Training-free CryoET Tomogram Segmentation

TL;DR

CryoSAM presents a training-free framework for full CryoET tomogram semantic segmentation driven by prompts. It bridges 2D foundation models to 3D segmentation via Cross-Plane Self-Prompting, which propagates masks across all planes from a single initial prompt, and a Hierarchical Feature Matching scheme that efficiently finds relevant particle features across a multi-resolution tomogram. By extracting multi-view 2D features and performing coarse-to-fine matching, CryoSAM generates high-quality 3D segmentation without supervised training, achieving strong particle-picking performance and enabling full tomogram segmentation for diverse subcellular structures. The method significantly reduces annotation effort and runtime, offering practical impact for structural biology analyses of CryoET data.

Abstract

Cryogenic Electron Tomography (CryoET) is a useful imaging technology in structural biology that is hindered by its need for manual annotations, especially in particle picking. Recent works have endeavored to remedy this issue with few-shot learning or contrastive learning techniques. However, supervised training is still inevitable for them. We instead choose to leverage the power of existing 2D foundation models and present a novel, training-free framework, CryoSAM. In addition to prompt-based single-particle instance segmentation, our approach can automatically search for similar features, facilitating full tomogram semantic segmentation with only one prompt. CryoSAM is composed of two major parts: 1) a prompt-based 3D segmentation system that uses prompts to complete single-particle instance segmentation recursively with Cross-Plane Self-Prompting, and 2) a Hierarchical Feature Matching mechanism that efficiently matches relevant features with extracted tomogram features.
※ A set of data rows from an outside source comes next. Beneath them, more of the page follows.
File: src/hdl/pio_params.svh
// Constants for the parallel I/O port block
`ifndef PIO_PARAMS_SVH
`define PIO_PARAMS_SVH

`define PIO_ADDR_PORT_A_DATA 16'h1000
`define PIO_ADDR_PARALLEL_IO_CONTROL 16'h1002
`define PIO_ADDR_PORT_C_DATA 16'h1003
`define PIO_ADDR_PORT_B_DATA 16'h1004
`define PIO_ADDR_PORT_C_STROBE_LATCH 16'h1005
`define PIO_ADDR_PORT_C_DIRECTION 16'h1007
`define PIO_ADDR_PORT_D_DATA 16'h1008
`define PIO_ADDR_PORT_D_DIRECTION 16'h1009
`define PIO_ADDR_PORT_E_INPUTS 16'h100A
`define PIO_ADDR_PULSE_ACCUM_CONTROL 16'h1026
`define PIO_ADDR_PORT_G_DATA 16'h1036
`define PIO_ADDR_PORT_G_DIRECTION 16'h1037

`define PIO_RST_BYTE 8'h00
`define PIO_RST_PCTL 8'h00
`define PIO_PA_IN_MASK 8'h07
`define PIO_PA_OUT_MASK 8'h70
`define PIO_PD_MASK 8'h3F
`define PIO_BIT_PIN3_DIR 3
`define PIO_BIT_PIN7_DIR 7
`define PIO_BIT_STAF 7
`define PIO_BIT_CWOM 5
`define PIO_BIT_EDGE_SEL 1
`define PIO_BIT_STBB_POL 0
`define PIO_BIT_SS 5
`define PIO_STBB_CYCLES 2'h2

`endif

File: src/hdl/pio_pkg.sv
// Types shared by the parallel I/O port block
package pio_pkg;
  typedef enum logic [1:0] {
    PIO_MODE_SINGLE,
    PIO_MODE_EXPANDED,
    PIO_MODE_BOOT,
    PIO_MODE_TEST
  } pio_mode_e;
  typedef logic [7:0] pio_byte_t;
endpackage : pio_pkg

File: src/hdl/pio_sync.sv
// Two-stage synchroniser bank for pin inputs
`timescale 1ns/1ps
module pio_sync #(
  parameter int W = 8
) (
  // Clock and reset
  input wire logic clk_i,
  input wire logic resetn_i,
  // Data
  input wire logic [W-1:0] d_i,
  output logic [W-1:0] q_o
);
  logic [W-1:0] meta_q;
  logic [W-1:0] sync_q;

  // First stage feeds only the second
  always_ff @(posedge clk_i)
  begin
    if (!resetn_i)
    begin
      meta_q <= '0;
      sync_q <= '0;
    end
    else
    begin
      meta_q <= d_i;
      sync_q <= meta_q;
    end
  end

  assign q_o = sync_q;
endmodule : pio_sync

File: src/hdl/pio_ports.sv
// Parallel I/O ports with register access, strobes and pin overrides
//
// Strobed register access was chosen for this implementation.
`timescale 1ns/1ps
`include "pio_params.svh"
module pio_ports
  import pio_pkg::*;
(
  // Clock and reset
  input wire logic clk_i,
  input wire logic resetn_i,
  // Register port
  input wire logic [15:0] addr_i,
  input wire logic [7:0] wdata_i,
  input wire logic wr_i,
  input wire logic rd_i,
  output logic [7:0] rdata_o,
  output logic ext_access_o,
  // Operating mode
  input wire pio_mode_e mode_i,
  // First port and timer overrides
  input wire logic [7:0] pa_in_i,
  output logic [7:0] pa_out_o,
  output logic [7:0] pa_oe_o,
  input wire logic [7:0] timer_oc_en_i,
  input wire logic [7:0] timer_oc_val_i,
  // Second port
  input wire logic [7:0] addr_hi_i,
  output logic [7:0] pb_out_o,
  output logic strobe_b_o,
  // Third port and strobe A
  input wire logic [7:0] pc_in_i,
  output logic [7:0] pc_out_o,
  output logic [7:0] pc_oe_o,
  input wire logic [7:0] ext_ad_i,
  input wire logic ext_ad_oe_i,
  input wire logic strobe_a_i,
  // Fourth port and serial overrides
  input wire logic [5:0] pd_in_i,
  output logic [5:0] pd_out_o,
  output logic [5:0] pd_oe_o,
  input wire logic [5:0] serial_en_i,
  input wire logic [5:0] serial_out_i,
  input wire logic [5:0] serial_oe_i,
  input wire logic spi_master_select_i,
  output logic mode_fault_en_o,
  // Fifth port
  input wire logic [7:0] pe_in_i,
  // Sixth port
  input wire logic [7:0] pg_in_i,
  output logic [7:0] pg_out_o,
  output logic [7:0] pg_oe_o
);

  // Output register where driven, pin level where input
  function automatic pio_byte_t read_mix(
    input pio_byte_t dir,
    input pio_byte_t drv,
    input pio_byte_t pin
  );
    read_mix = (dir & drv) | (~dir & pin);
  endfunction : read_mix

  // Registers
  pio_byte_t pa_q;
  pio_byte_t pb_q;
  pio_byte_t pc_q;
  pio_byte_t pc_dir_q;
  pio_byte_t pc_latch_q;
  pio_byte_t pctl_q;
  pio_byte_t pacc_q;
  pio_byte_t pg_q;
  pio_byte_t pg_dir_q;
  logic [5:0] pd_q;
  logic [5:0] pd_dir_q;
  logic staf_q;
  logic staf_armed_q;
  logic stba_prev_q;
  logic [1:0] stbb_cnt_q;
  pio_byte_t rdata_q;
  logic ext_q;

  // Synchronised pins
  logic stba_s;
  pio_byte_t pa_s;
  pio_byte_t pc_s;
  logic [5:0] pd_s;
  pio_byte_t pe_s;
  pio_byte_t pg_s;

  pio_sync #(
    .W(39)
  ) u_sync (
    .clk_i(clk_i),
    .resetn_i(resetn_i),
    .d_i({strobe_a_i, pa_in_i, pc_in_i, pd_in_i, pe_in_i, pg_in_i}),
    .q_o({stba_s, pa_s, pc_s, pd_s, pe_s, pg_s})
  );

  // Mode decode
  wire single_w = (mode_i == PIO_MODE_SINGLE) || (mode_i == PIO_MODE_BOOT);
  wire pc_ext_w = !single_w;

  // Write and read selects
  wire wr_pa_w = wr_i && (addr_i == `PIO_ADDR_PORT_A_DATA);
  wire wr_pctl_w = wr_i && (addr_i == `PIO_ADDR_PARALLEL_IO_CONTROL);
  wire acc_pc_w = (wr_i || rd_i) && (addr_i == `PIO_ADDR_PORT_C_DATA);
  wire wr_pc_w = wr_i && (addr_i == `PIO_ADDR_PORT_C_DATA) && single_w;
  wire wr_pb_w = wr_i && (addr_i == `PIO_ADDR_PORT_B_DATA);
  wire wr_pcl_w = wr_i && (addr_i == `PIO_ADDR_PORT_C_STROBE_LATCH);
  wire wr_pcd_w = wr_i && (addr_i == `PIO_ADDR_PORT_C_DIRECTION);
  wire wr_pd_w = wr_i && (addr_i == `PIO_ADDR_PORT_D_DATA);
  wire wr_pdd_w = wr_i && (addr_i == `PIO_ADDR_PORT_D_DIRECTION);
  wire wr_pacc_w = wr_i && (addr_i == `PIO_ADDR_PULSE_ACCUM_CONTROL);
  wire wr_pg_w = wr_i && (addr_i == `PIO_ADDR_PORT_G_DATA);
  wire wr_pgd_w = wr_i && (addr_i == `PIO_ADDR_PORT_G_DIRECTION);
  wire rd_pctl_w = rd_i && (addr_i == `PIO_ADDR_PARALLEL_IO_CONTROL);
  wire rd_pcl_w = rd_i && (addr_i == `PIO_ADDR_PORT_C_STROBE_LATCH);

  // Strobe A edge detection
  wire edge_sel_w = pctl_q[`PIO_BIT_EDGE_SEL];
  wire stba_rise_w = stba_s && !stba_prev_q;
  wire stba_fall_w = !stba_s && stba_prev_q;
  wire stba_edge_w = edge_sel_w ? stba_rise_w : stba_fall_w;

  // First port drive
  wire [7:0] pa_bidir_w = {pacc_q[`PIO_BIT_PIN7_DIR], 3'h0,
                           pacc_q[`PIO_BIT_PIN3_DIR], 3'h0};
  wire [7:0] pa_oc_w = timer_oc_en_i & ~`PIO_PA_IN_MASK;
  assign pa_oe_o = (`PIO_PA_OUT_MASK | pa_bidir_w | pa_oc_w)
                   & ~`PIO_PA_IN_MASK;
  assign pa_out_o = (pa_oc_w & timer_oc_val_i) | (~pa_oc_w & pa_q);

  // Second port: data or high address
  assign pb_out_o = single_w ? pb_q : addr_hi_i;
  wire stbb_active_w = (stbb_cnt_q != 2'h0);
  assign strobe_b_o = stbb_active_w ~^ pctl_q[`PIO_BIT_STBB_POL];

  // Third port: GPIO or multiplexed bus
  wire cwom_w = pctl_q[`PIO_BIT_CWOM];
  wire [7:0] pc_gp_oe_w = cwom_w ? (pc_dir_q & ~pc_q) : pc_dir_q;
  assign pc_out_o = pc_ext_w ? ext_ad_i : pc_q;
  assign pc_oe_o = pc_ext_w ? {8{ext_ad_oe_i}} : pc_gp_oe_w;

  // Fourth port: GPIO or serial functions
  wire ss_gpio_w = pd_dir_q[`PIO_BIT_SS] && spi_master_select_i;
  wire [5:0] pd_ser_w = serial_en_i
                        & ~{ss_gpio_w, 5'h00};
  assign pd_out_o = (pd_ser_w & serial_out_i) | (~pd_ser_w & pd_q);
  assign pd_oe_o = (pd_ser_w & serial_oe_i) | (~pd_ser_w & pd_dir_q);
  assign mode_fault_en_o = !ss_gpio_w;

  // Sixth port
  assign pg_out_o = pg_q;
  assign pg_oe_o = pg_dir_q;

  assign rdata_o = rdata_q;
  assign ext_access_o = ext_q;

  // Read data mux
  pio_byte_t rd_mux;
  always_comb
  begin
    rd_mux = 8'h00;
    if (addr_i == `PIO_ADDR_PORT_A_DATA)
      rd_mux = read_mix(pa_oe_o, pa_out_o, pa_s);
    else if (addr_i == `PIO_ADDR_PARALLEL_IO_CONTROL)
      rd_mux = {staf_q, pctl_q[6:0]};
    else if (addr_i == `PIO_ADDR_PORT_C_DATA && single_w)
      rd_mux = read_mix(pc_dir_q, pc_q, pc_s);
    else if (addr_i == `PIO_ADDR_PORT_B_DATA)
      rd_mux = pb_q;
    else if (addr_i == `PIO_ADDR_PORT_C_STROBE_LATCH)
      rd_mux = pc_latch_q;
    else if (addr_i == `PIO_ADDR_PORT_C_DIRECTION)
      rd_mux = pc_dir_q;
    else if (addr_i == `PIO_ADDR_PORT_D_DATA)
      rd_mux = read_mix({2'h0, pd_dir_q}, {2'h0, pd_q},
                        {2'h0, pd_s});
    else if (addr_i == `PIO_ADDR_PORT_D_DIRECTION)
      rd_mux = {2'h0, pd_dir_q};
    else if (addr_i == `PIO_ADDR_PORT_E_INPUTS)
      rd_mux = pe_s;
    else if (addr_i == `PIO_ADDR_PULSE_ACCUM_CONTROL)
      rd_mux = pacc_q;
    else if (addr_i == `PIO_ADDR_PORT_G_DATA)
      rd_mux = read_mix(pg_dir_q, pg_q, pg_s);
    else if (addr_i == `PIO_ADDR_PORT_G_DIRECTION)
      rd_mux = pg_dir_q;
  end

  // Bus answer, one cycle after the strobe
  always_ff @(posedge clk_i)
  begin
    if (!resetn_i)
    begin
      rdata_q <= 8'h00;
      ext_q <= 1'b0;
    end
    else
    begin
      rdata_q <= rd_i ? rd_mux : 8'h00;
      ext_q <= acc_pc_w && pc_ext_w;
    end
  end

  // Third port data and direction
  always_ff @(posedge clk_i)
  begin
    if (!resetn_i)
    begin
      pc_q <= `PIO_RST_BYTE;
      pc_dir_q <= `PIO_RST_BYTE;
    end
    else
    begin
      if (wr_pc_w || wr_pcl_w)
        pc_q <= wdata_i;
      if (wr_pcd_w)
        pc_dir_q <= wdata_i;
    end
  end

  // Strobe latch, written or captured on strobe A
  always_ff @(posedge clk_i)
  begin
    if (!resetn_i)
      pc_latch_q <= `PIO_RST_BYTE;
    else if (stba_edge_w)
      pc_latch_q <= pc_s;
    else if (wr_pcl_w)
      pc_latch_q <= wdata_i;
  end

  // Strobe A flag; a new edge wins over the clear
  always_ff @(posedge clk_i)
  begin
    if (!resetn_i)
    begin
      stba_prev_q <= 1'b0;
      staf_q <= 1'b0;
      staf_armed_q <= 1'b0;
    end
    else
    begin
      stba_prev_q <= stba_s;
      if (stba_edge_w)
        staf_q <= 1'b1;
      else if (staf_armed_q && rd_pcl_w)
        staf_q <= 1'b0;
      if (rd_pctl_w)
        staf_armed_q <= staf_q;
      else if (rd_pcl_w)
        staf_armed_q <= 1'b0;
    end
  end

  // Strobe B pulse counter
  always_ff @(posedge clk_i)
  begin
    if (!resetn_i)
      stbb_cnt_q <= 2'h0;
    else if (wr_pb_w && single_w)
      stbb_cnt_q <= `PIO_STBB_CYCLES;
    else if (stbb_active_w)
      stbb_cnt_q <= stbb_cnt_q - 2'h1;
  end

  // Remaining port registers
  always_ff @(posedge clk_i)
  begin
    if (!resetn_i)
    begin
      pa_q <= `PIO_RST_BYTE;
      pb_q <= `PIO_RST_BYTE;
      pctl_q <= `PIO_RST_PCTL;
      pacc_q <= `PIO_RST_BYTE;
      pd_q <= 6'h00;
      pd_dir_q <= 6'h00;
      pg_q <= `PIO_RST_BYTE;
      pg_dir_q <= `PIO_RST_BYTE;
    end
    else
    begin
      if (wr_pa_w)
        pa_q <= wdata_i;
      if (wr_pb_w)
        pb_q <= wdata_i;
      if (wr_pctl_w)
        pctl_q <= {1'b0, wdata_i[6:0]};
      if (wr_pacc_w)
        pacc_q <= wdata_i;
      if (wr_pd_w)
        pd_q <= wdata_i[5:0];
      if (wr_pdd_w)
        pd_dir_q <= wdata_i[5:0];
      if (wr_pg_w)
        pg_q <= wdata_i;
      if (wr_pgd_w)
        pg_dir_q <= wdata_i;
    end
  end
endmodule : pio_ports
They collaborate to enable the segmentation of all particles of one category with just one particle-specific prompt. Our experiments show that CryoSAM outperforms existing works by a significant margin and requires even fewer annotations in particle picking. Further visualizations demonstrate its ability when dealing with full tomogram segmentation for various subcellular structures. Our code is available at: https://github.com/xulabs/aitom

Figures (8)

• Figure 1: Framework overview. ❶: We extract per-slice 2D features for three views (z, y, and x) from CryoET tomogram $\mathbf{I}$ and concatenate them as $\mathbf{F}$. ❷: After segmenting the particle(s) prompted by $\mathbf{P}$ with instance segmentation mask(s), ❸: we average pool the masked features to get query feature $\mathbf{F}_Q$. ❹: To efficiently propose prompts for further segmentation, we match $\mathbf{F}_Q$ with $\mathbf{F}$ using Hierarchical Feature Matching. ❺: Finally, we adopt prompt-based 3D segmentation for semantic segmentation results $\mathbf{M}$.
• Figure 2: The pipeline of prompt-based 3D segmentation. After segmenting the orthogonal planes intersect at the point prompt $\mathbf{P}_i$, we iteratively execute Cross-Plane Self-Prompting until we get the complete mask of the particle.
• Figure 3: The pipeline of Hierarchical Feature Matching. We average the tomogram features in the instance segmentation masks to obtain a query feature $\mathbf{F}_Q$. Then we downsample $\mathbf{F}$ into several coarse ones and match them with $\mathbf{F}_Q$ in a coarse-to-fine manner. After the last matching stage, we apply NMS and gather coordinates with top $K$ similarities as prompts to derive final semantic segmentation results.
• Figure 4: Intermediate and final results of CryoSAM. In (d) and (f), we show points with coordinates ranging from $z-20$ to $z+20$ for demonstration.
• Figure 5: Ablation study for the number of proposed prompts. 512/1024/All: number of proposed prompts selected for prompt-based semantic segmentation.